Tonel's father Vincente ran a secondhand appliance store called Vaughan Electronics—it so happened that Tonel's and Jack's families shared the same last name, which no doubt had something to do with plantations and slaves. Sometimes Jack would tell people that Tonel was his cousin, which wasn't entirely implausible, light-skinned as Tonel was. Tonel's mother Wanda had been mostly white. Even though she'd run off to Florida, Vincente had a picture of Wanda on the kitchen wall in his apartment at the back of the store.

When the boys entered through the alley door, Vincente's wall of screens was tuned to a porno webcast; he quickly changed it to a boxing match.

“Help yourself to burgoo,” said Vincente, gesturing toward the stove.

“Put the ho's back on, Daddy,” said Tonel. “We don't wanna see no thugs.”

“Wouldn't be fittin' to expose you,” said the wiry Vincente.

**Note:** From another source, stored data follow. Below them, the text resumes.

## src/include/cpcr_consts.svh

```systemverilog
// Register indices, field positions, reset values and timing counts of the protection config bank.
`ifndef CPCR_CONSTS_SVH
`define CPCR_CONSTS_SVH

// Register indices; the APB byte address is four times the index.
`define CPCR_IDX_RC_THRESH 8'hC6
`define CPCR_IDX_KS_PRETRIG 8'hC7
`define CPCR_IDX_FAST_OFF 8'hC8
`define CPCR_IDX_PG_POL 8'hD0
`define CPCR_IDX_FAST_OCP 8'hD1
`define CPCR_IDX_DELAY_UNIT 8'hD2
`define CPCR_IDX_SCALE_MON 8'hD3
`define CPCR_IDX_IRQ_STATUS 8'hE0
`define CPCR_IDX_IRQ_MASK 8'hE1

// Fast over-current word fields.
`define CPCR_OCP_SAMPLES_HI 12
`define CPCR_OCP_SAMPLES_LO 8
`define CPCR_OCP_ENABLE_BIT 7
`define CPCR_OCP_LEVEL_HI 6

// Lowest bit of each 2-bit delay-unit field.
`define CPCR_UNIT_VOUT_LO 6
`define CPCR_UNIT_VIN_LO 4
`define CPCR_UNIT_IOUT_LO 2
`define CPCR_UNIT_TEMP_LO 0

// Milliseconds per unit for each delay-unit code.
`define CPCR_UNIT_MS_0 10'h001
`define CPCR_UNIT_MS_1 10'h00A
`define CPCR_UNIT_MS_2 10'h064
`define CPCR_UNIT_MS_3 10'h3E8

// Reset values.
`define CPCR_RST_BYTE 8'h00
`define CPCR_RST_WORD 16'h0000
`define CPCR_RST_IRQ 7'h00

// Timing, in nanoseconds, and the cycle counts derived from it.
`define CPCR_CLK_PERIOD_NS 50
`define CPCR_KS_BASE_NS 20000
`define CPCR_KS_STEP_NS 450
`define CPCR_MS_NS 1000000
`define CPCR_KS_BASE_CYC (`CPCR_KS_BASE_NS / `CPCR_CLK_PERIOD_NS)
`define CPCR_KS_STEP_CYC (`CPCR_KS_STEP_NS / `CPCR_CLK_PERIOD_NS)
`define CPCR_MS_CYC (`CPCR_MS_NS / `CPCR_CLK_PERIOD_NS)

`endif

```

## src/include/cpcr_pkg.sv

```systemverilog
// Types shared by the protection config bank modules.
package cpcr_pkg;
  // Delay-unit codes.
  typedef enum logic [1:0] {
    CPCR_UNIT_1MS = 2'h0,
    CPCR_UNIT_10MS = 2'h1,
    CPCR_UNIT_100MS = 2'h2,
    CPCR_UNIT_1S = 2'h3
  } cpcr_unit_e;

  // Two-state sequencer used by the delay timers and the kickstart timer.
  typedef enum logic {
    CPCR_IDLE = 1'b0,
    CPCR_COUNT = 1'b1
  } cpcr_seq_e;
endpackage

```

## src/hdl/cpcr_ocp_detect.sv

```systemverilog
// Fast over-current detector: consecutive-sample counter against a trip level.
`timescale 1ns/1ps
`include "cpcr_consts.svh"
module cpcr_ocp_detect import cpcr_pkg::*; (
  // Clock and reset.
  input wire logic pclk,
  input wire logic presetn,
  // Settings.
  input wire logic enable,
  input wire logic [6:0] level,
  input wire logic [4:0] samples,
  // Current samples.
  input wire logic [6:0] sample,
  input wire logic sample_valid,
  // Trip level.
  output logic trip
);
  logic [4:0] count_reg; // Consecutive samples above the level.
  logic [4:0] count_next;
  logic [4:0] need; // Samples needed; zero is taken as one.
  logic trip_reg;

  // Next count: grow on a sample above the level, restart on one at or below it.
  always_comb begin
    need = (samples == 5'h00) ? 5'h01 : samples;
    count_next = count_reg;
    if (!enable) begin
      count_next = 5'h00;
    end else if (sample_valid) begin
      if (sample > level) begin
        count_next = (count_reg == 5'h1F) ? count_reg : count_reg + 5'h01;
      end else begin
        count_next = 5'h00;
      end
    end
  end

  // Counter and trip flag; disabling the protection drops the trip at once.
  always_ff @(posedge pclk or negedge presetn) begin
    if (!presetn) begin
      count_reg <= 5'h00;
      trip_reg <= 1'b0;
    end else begin
      count_reg <= count_next;
      trip_reg <= enable && (count_next >= need);
    end
  end

  assign trip = trip_reg;
endmodule

```

## src/hdl/cpcr_fault_timer.sv

```systemverilog
// Fault retry/delay timer: count times the selected time base.
`timescale 1ns/1ps
`include "cpcr_consts.svh"
module cpcr_fault_timer import cpcr_pkg::*; (
  // Clock and reset.
  input wire logic pclk,
  input wire logic presetn,
  // One-millisecond tick from the shared prescaler.
  input wire logic ms_tick,
  // Start request with its count and time base.
  input wire logic start,
  input wire logic [7:0] count,
  input wire logic [1:0] unit_sel,
  // End of the delay.
  output logic done
);
  cpcr_seq_e state_reg;
  logic [7:0] remain_reg; // Units still to run.
  logic [9:0] sub_reg; // Milliseconds elapsed inside the current unit.
  logic [9:0] unit_ms_reg; // Milliseconds per unit, latched at start.
  logic done_reg;
  logic [9:0] unit_ms;

  // Time base of the requested unit code.
  always_comb begin
    unique case (cpcr_unit_e'(unit_sel))
      CPCR_UNIT_1MS: unit_ms = `CPCR_UNIT_MS_0;
      CPCR_UNIT_10MS: unit_ms = `CPCR_UNIT_MS_1;
      CPCR_UNIT_100MS: unit_ms = `CPCR_UNIT_MS_2;
      CPCR_UNIT_1S: unit_ms = `CPCR_UNIT_MS_3;
    endcase
  end

  // Count units down; a start while running is ignored.
  always_ff @(posedge pclk or negedge presetn) begin
    if (!presetn) begin
      state_reg <= CPCR_IDLE;
      remain_reg <= 8'h00;
      sub_reg <= 10'h000;
      unit_ms_reg <= `CPCR_UNIT_MS_0;
      done_reg <= 1'b0;
    end else begin
      done_reg <= 1'b0;
      unique case (state_reg)
        CPCR_IDLE: begin
          if (start) begin
            remain_reg <= count;
            unit_ms_reg <= unit_ms;
            sub_reg <= 10'h000;
            state_reg <= CPCR_COUNT;
          end
        end
        CPCR_COUNT: begin
          if (remain_reg == 8'h00) begin
            done_reg <= 1'b1;
            state_reg <= CPCR_IDLE;
          end else if (ms_tick) begin
            if (sub_reg == unit_ms_reg - 10'h001) begin
              sub_reg <= 10'h000;
              remain_reg <= remain_reg - 8'h01;
            end else begin
              sub_reg <= sub_reg + 10'h001;
            end
          end
        end
      endcase
    end
  end

  assign done = done_reg;
endmodule

```

## src/hdl/cpcr_top.sv

```systemverilog
// Protection configuration register bank with its APB slave and the logic it steers.
//
// Register access over APB was decided locally.
`timescale 1ns/1ps
`include "cpcr_consts.svh"
module cpcr_top import cpcr_pkg::*; #(
  // Clock cycles in one millisecond; shorten in simulation.
  parameter int unsigned MS_CYCLES = `CPCR_MS_CYC
) (
  // Clock and reset.
  input wire logic pclk,
  input wire logic presetn,
  // APB slave.
  input wire logic psel,
  input wire logic penable,
  input wire logic pwrite,
  input wire logic [9:0] paddr,
  input wire logic [31:0] pwdata,
  output logic pready,
  output logic [31:0] prdata,
  output logic pslverr,
  // Remote control.
  input wire logic [7:0] remote_control_sense_input,
  output logic remote_control_trigger,
  // Kickstart.
  input wire logic kickstart_request,
  output logic kickstart_fire,
  // Fast input-off.
  input wire logic [7:0] input_voltage_sample,
  input wire logic [7:0] input_off_threshold,
  output logic fast_input_off,
  // Power good.
  input wire logic power_good_status,
  output logic power_good_pin,
  // Fast over-current.
  input wire logic [6:0] current_sample,
  input wire logic current_sample_valid,
  output logic fast_ocp_trip,
  // Fault delays; index 3 vout, 2 vin, 1 iout, 0 temperature.
  input wire logic [3:0] fault_start,
  input wire logic [7:0] fault_count_vout,
  input wire logic [7:0] fault_count_vin,
  input wire logic [7:0] fault_count_iout,
  input wire logic [7:0] fault_count_temp,
  output logic [3:0] fault_delay_done,
  // Input-scale trim values.
  input wire logic [15:0] trimmed_offset_on,
  input wire logic [15:0] trimmed_scale_off,
  // Interrupt.
  output logic irq
);
  // Configuration registers.
  logic [7:0] rc_thresh_reg; // Remote control threshold.
  logic [7:0] ks_pretrig_reg; // Kickstart pre-trigger setting.
  logic [7:0] fast_off_reg; // Fast input-off offset.
  logic [7:0] pg_pol_reg; // Power good polarity.
  logic [15:0] fast_ocp_reg; // Fast over-current word.
  logic [7:0] delay_unit_reg; // Delay unit fields.
  logic [6:0] irq_status_reg; // Sticky event bits.
  logic [6:0] irq_mask_reg; // One enables the matching status bit.

  // APB answer registers.
  logic pready_reg;
  logic [31:0] prdata_reg;
  logic pslverr_reg;

  // Block outputs held in flops.
  logic rc_trig_reg;
  logic fast_off_trip_reg;
  logic pg_pin_reg;
  logic irq_reg;
  logic ocp_trip_d_reg; // Previous trip level, for edge detection.

  // Kickstart timer.
  cpcr_seq_e ks_state_reg;
  logic [11:0] ks_cnt_reg;
  logic ks_fire_reg;

  // Millisecond prescaler.
  logic [14:0] ms_cnt_reg;
  logic ms_tick_reg;

  // Decode and read-back.
  logic access;
  logic complete;
  logic [7:0] idx;
  logic mapped;
  logic [31:0] rd_data;
  logic ocp_trip;
  logic [3:0] timer_done;
  logic [6:0] events;
  logic [8:0] fast_off_level;
  logic [11:0] ks_delay;
  logic [7:0] fault_count [4];

  // An access phase completes at the edge where our pready is high.
  assign access = psel && penable;
  assign complete = access && pready_reg;
  assign idx = paddr[9:2];

  // Address decode and read multiplexer.
  always_comb begin
    mapped = 1'b1;
    rd_data = 32'h00000000;
    unique case (idx)
      `CPCR_IDX_RC_THRESH: rd_data = {24'h000000, rc_thresh_reg};
      `CPCR_IDX_KS_PRETRIG: rd_data = {24'h000000, ks_pretrig_reg};
      `CPCR_IDX_FAST_OFF: rd_data = {24'h000000, fast_off_reg};
      `CPCR_IDX_PG_POL: rd_data = {24'h000000, pg_pol_reg};
      `CPCR_IDX_FAST_OCP: rd_data = {16'h0000, fast_ocp_reg};
      `CPCR_IDX_DELAY_UNIT: rd_data = {24'h000000, delay_unit_reg};
      `CPCR_IDX_SCALE_MON: rd_data = {trimmed_offset_on, trimmed_scale_off};
      `CPCR_IDX_IRQ_STATUS: rd_data = {25'h0000000, irq_status_reg};
      `CPCR_IDX_IRQ_MASK: rd_data = {25'h0000000, irq_mask_reg};
      default: mapped = 1'b0;
    endcase
  end

  // One wait state: pready rises in the second access cycle, so read data come from a flop.
  always_ff @(posedge pclk or negedge presetn) begin
    if (!presetn) begin
      pready_reg <= 1'b0;
      prdata_reg <= 32'h00000000;
      pslverr_reg <= 1'b0;
    end else begin
      pready_reg <= access && !pready_reg;
      if (access && !pready_reg) begin
        prdata_reg <= pwrite ? 32'h00000000 : rd_data;
        pslverr_reg <= !mapped;
      end else begin
        pslverr_reg <= 1'b0;
      end
    end
  end

  // Configuration writes; the monitor is read-only and ignores writes.
  always_ff @(posedge pclk or negedge presetn) begin
    if (!presetn) begin
      rc_thresh_reg <= `CPCR_RST_BYTE;
      ks_pretrig_reg <= `CPCR_RST_BYTE;
      fast_off_reg <= `CPCR_RST_BYTE;
      pg_pol_reg <= `CPCR_RST_BYTE;
      fast_ocp_reg <= `CPCR_RST_WORD;
      delay_unit_reg <= `CPCR_RST_BYTE;
      irq_mask_reg <= `CPCR_RST_IRQ;
    end else if (complete && pwrite) begin
      unique case (idx)
        `CPCR_IDX_RC_THRESH: rc_thresh_reg <= pwdata[7:0];
        `CPCR_IDX_KS_PRETRIG: ks_pretrig_reg <= pwdata[7:0];
        `CPCR_IDX_FAST_OFF: fast_off_reg <= pwdata[7:0];
        `CPCR_IDX_PG_POL: pg_pol_reg <= pwdata[7:0];
        `CPCR_IDX_FAST_OCP: fast_ocp_reg <= pwdata[15:0];
        `CPCR_IDX_DELAY_UNIT: delay_unit_reg <= pwdata[7:0];
        `CPCR_IDX_IRQ_MASK: irq_mask_reg <= pwdata[6:0];
        default: begin
          // Status is handled by its own process; other addresses ignore writes.
        end
      endcase
    end
  end

  // Remote control trips once the sensed level reaches the threshold.
  always_ff @(posedge pclk or negedge presetn) begin
    if (!presetn) begin
      rc_trig_reg <= 1'b0;
    end else begin
      rc_trig_reg <= remote_control_sense_input >= rc_thresh_reg;
    end
  end

  // Fast input-off level is the input-off threshold raised by the offset.
  // A ninth bit keeps the sum from wrapping near full scale.
  assign fast_off_level = {1'b0, input_off_threshold} + {1'b0, fast_off_reg};

  // Shut-down request while the input sits below the raised level.
  always_ff @(posedge pclk or negedge presetn) begin
    if (!presetn) begin
      fast_off_trip_reg <= 1'b0;
    end else begin
      fast_off_trip_reg <= {1'b0, input_voltage_sample} < fast_off_level;
    end
  end

  // Power good pin: only bit 0 of the polarity register matters.
  // Codes other than 0x00 and 0x01 are undefined; they follow bit 0.
  always_ff @(posedge pclk or negedge presetn) begin
    if (!presetn) begin
      pg_pin_reg <= 1'b1;
    end else begin
      pg_pin_reg <= pg_pol_reg[0] ? power_good_status : !power_good_status;
    end
  end

  // Kickstart delay in cycles: base plus one step per unit of the setting.
  assign ks_delay = 12'(`CPCR_KS_BASE_CYC) + 12'(ks_pretrig_reg) * 12'(`CPCR_KS_STEP_CYC);

  // Kickstart timer: fire pulses ks_delay cycles after the request.
  // A request during a running delay is ignored rather than restarting it.
  always_ff @(posedge pclk or negedge presetn) begin
    if (!presetn) begin
      ks_state_reg <= CPCR_IDLE;
      ks_cnt_reg <= 12'h000;
      ks_fire_reg <= 1'b0;
    end else begin
      ks_fire_reg <= 1'b0;
      unique case (ks_state_reg)
        CPCR_IDLE: begin
          if (kickstart_request) begin
            ks_cnt_reg <= ks_delay;
            ks_state_reg <= CPCR_COUNT;
          end
        end
        CPCR_COUNT: begin
          if (ks_cnt_reg == 12'h001) begin
            ks_fire_reg <= 1'b1;
            ks_state_reg <= CPCR_IDLE;
          end else begin
            ks_cnt_reg <= ks_cnt_reg - 12'h001;
          end
        end
      endcase
    end
  end

  // Fast over-current detector on the configured word.
  cpcr_ocp_detect u_ocp (
    .pclk(pclk),
    .presetn(presetn),
    .enable(fast_ocp_reg[`CPCR_OCP_ENABLE_BIT]),
    .level(fast_ocp_reg[`CPCR_OCP_LEVEL_HI:0]),
    .samples(fast_ocp_reg[`CPCR_OCP_SAMPLES_HI:`CPCR_OCP_SAMPLES_LO]),
    .sample(current_sample),
    .sample_valid(current_sample_valid),
    .trip(ocp_trip)
  );

  // Millisecond prescaler shared by the four delay timers.
  always_ff @(posedge pclk or negedge presetn) begin
    if (!presetn) begin
      ms_cnt_reg <= 15'h0000;
      ms_tick_reg <= 1'b0;
    end else begin
      if (ms_cnt_reg == 15'(MS_CYCLES - 1)) begin
        ms_cnt_reg <= 15'h0000;
        ms_tick_reg <= 1'b1;
      end else begin
        ms_cnt_reg <= ms_cnt_reg + 15'h0001;
        ms_tick_reg <= 1'b0;
      end
    end
  end

  // Counts from the fault response settings, by category.
  assign fault_count[0] = fault_count_temp;
  assign fault_count[1] = fault_count_iout;
  assign fault_count[2] = fault_count_vin;
  assign fault_count[3] = fault_count_vout;

  // One timer per category; field i of the unit register sits at bits 2i+1:2i.
  for (genvar i = 0; i < 4; i++) begin : g_timer
    cpcr_fault_timer u_timer (
      .pclk(pclk),
      .presetn(presetn),
      .ms_tick(ms_tick_reg),
      .start(fault_start[i]),
      .count(fault_count[i]),
      .unit_sel(delay_unit_reg[2 * i + 1 -: 2]),
      .done(timer_done[i])
    );
  end

  // Events: remote trigger rise, fast-off rise, over-current rise, four delay ends.
  assign events = {timer_done, ocp_trip && !ocp_trip_d_reg,
                   (({1'b0, input_voltage_sample} < fast_off_level) && !fast_off_trip_reg),
                   ((remote_control_sense_input >= rc_thresh_reg) && !rc_trig_reg)};

  // Trip history for edge detection.
  always_ff @(posedge pclk or negedge presetn) begin
    if (!presetn) begin
      ocp_trip_d_reg <= 1'b0;
    end else begin
      ocp_trip_d_reg <= ocp_trip;
    end
  end

  // Sticky status, cleared by writing one; a new event wins over the clear.
  always_ff @(posedge pclk or negedge presetn) begin
    if (!presetn) begin
      irq_status_reg <= `CPCR_RST_IRQ;
    end else if (complete && pwrite && (idx == `CPCR_IDX_IRQ_STATUS)) begin
      irq_status_reg <= (irq_status_reg & ~pwdata[6:0]) | events;
    end else begin
      irq_status_reg <= irq_status_reg | events;
    end
  end

  // Level interrupt, one cycle behind the status.
  always_ff @(posedge pclk or negedge presetn) begin
    if (!presetn) begin
      irq_reg <= 1'b0;
    end else begin
      irq_reg <= |(irq_status_reg & irq_mask_reg);
    end
  end

  // Output wiring, all from flops.
  assign pready = pready_reg;
  assign prdata = prdata_reg;
  assign pslverr = pslverr_reg;
  assign remote_control_trigger = rc_trig_reg;
  assign kickstart_fire = ks_fire_reg;
  assign fast_input_off = fast_off_trip_reg;
  assign power_good_pin = pg_pin_reg;
  assign fast_ocp_trip = ocp_trip;
  assign fault_delay_done = timer_done;
  assign irq = irq_reg;
endmodule

```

He was lounging in a duct-tape-patched plastic recliner facing twenty-four clunker TVs stacked in a six by four grid. Vincente had installed special controllers so he could switch his digital mosaic between showing a bunch of random channels and showing a single channel with its image jigsawed into pieces. He'd learned electronics in the navy during the war on
Iraq. He began fiddling with his remote, breaking up and reassembling the dataflow, temporarily settling on a Sudanese dagger-fighting flick.

Meanwhile the hearty smell of the rabbit and chicken stew pushed away any lingering queasiness Jack felt. He had the munchies. He and Tonel ate quite a bit of the stew, the thuds and yelps of the movie bouncing along in the background.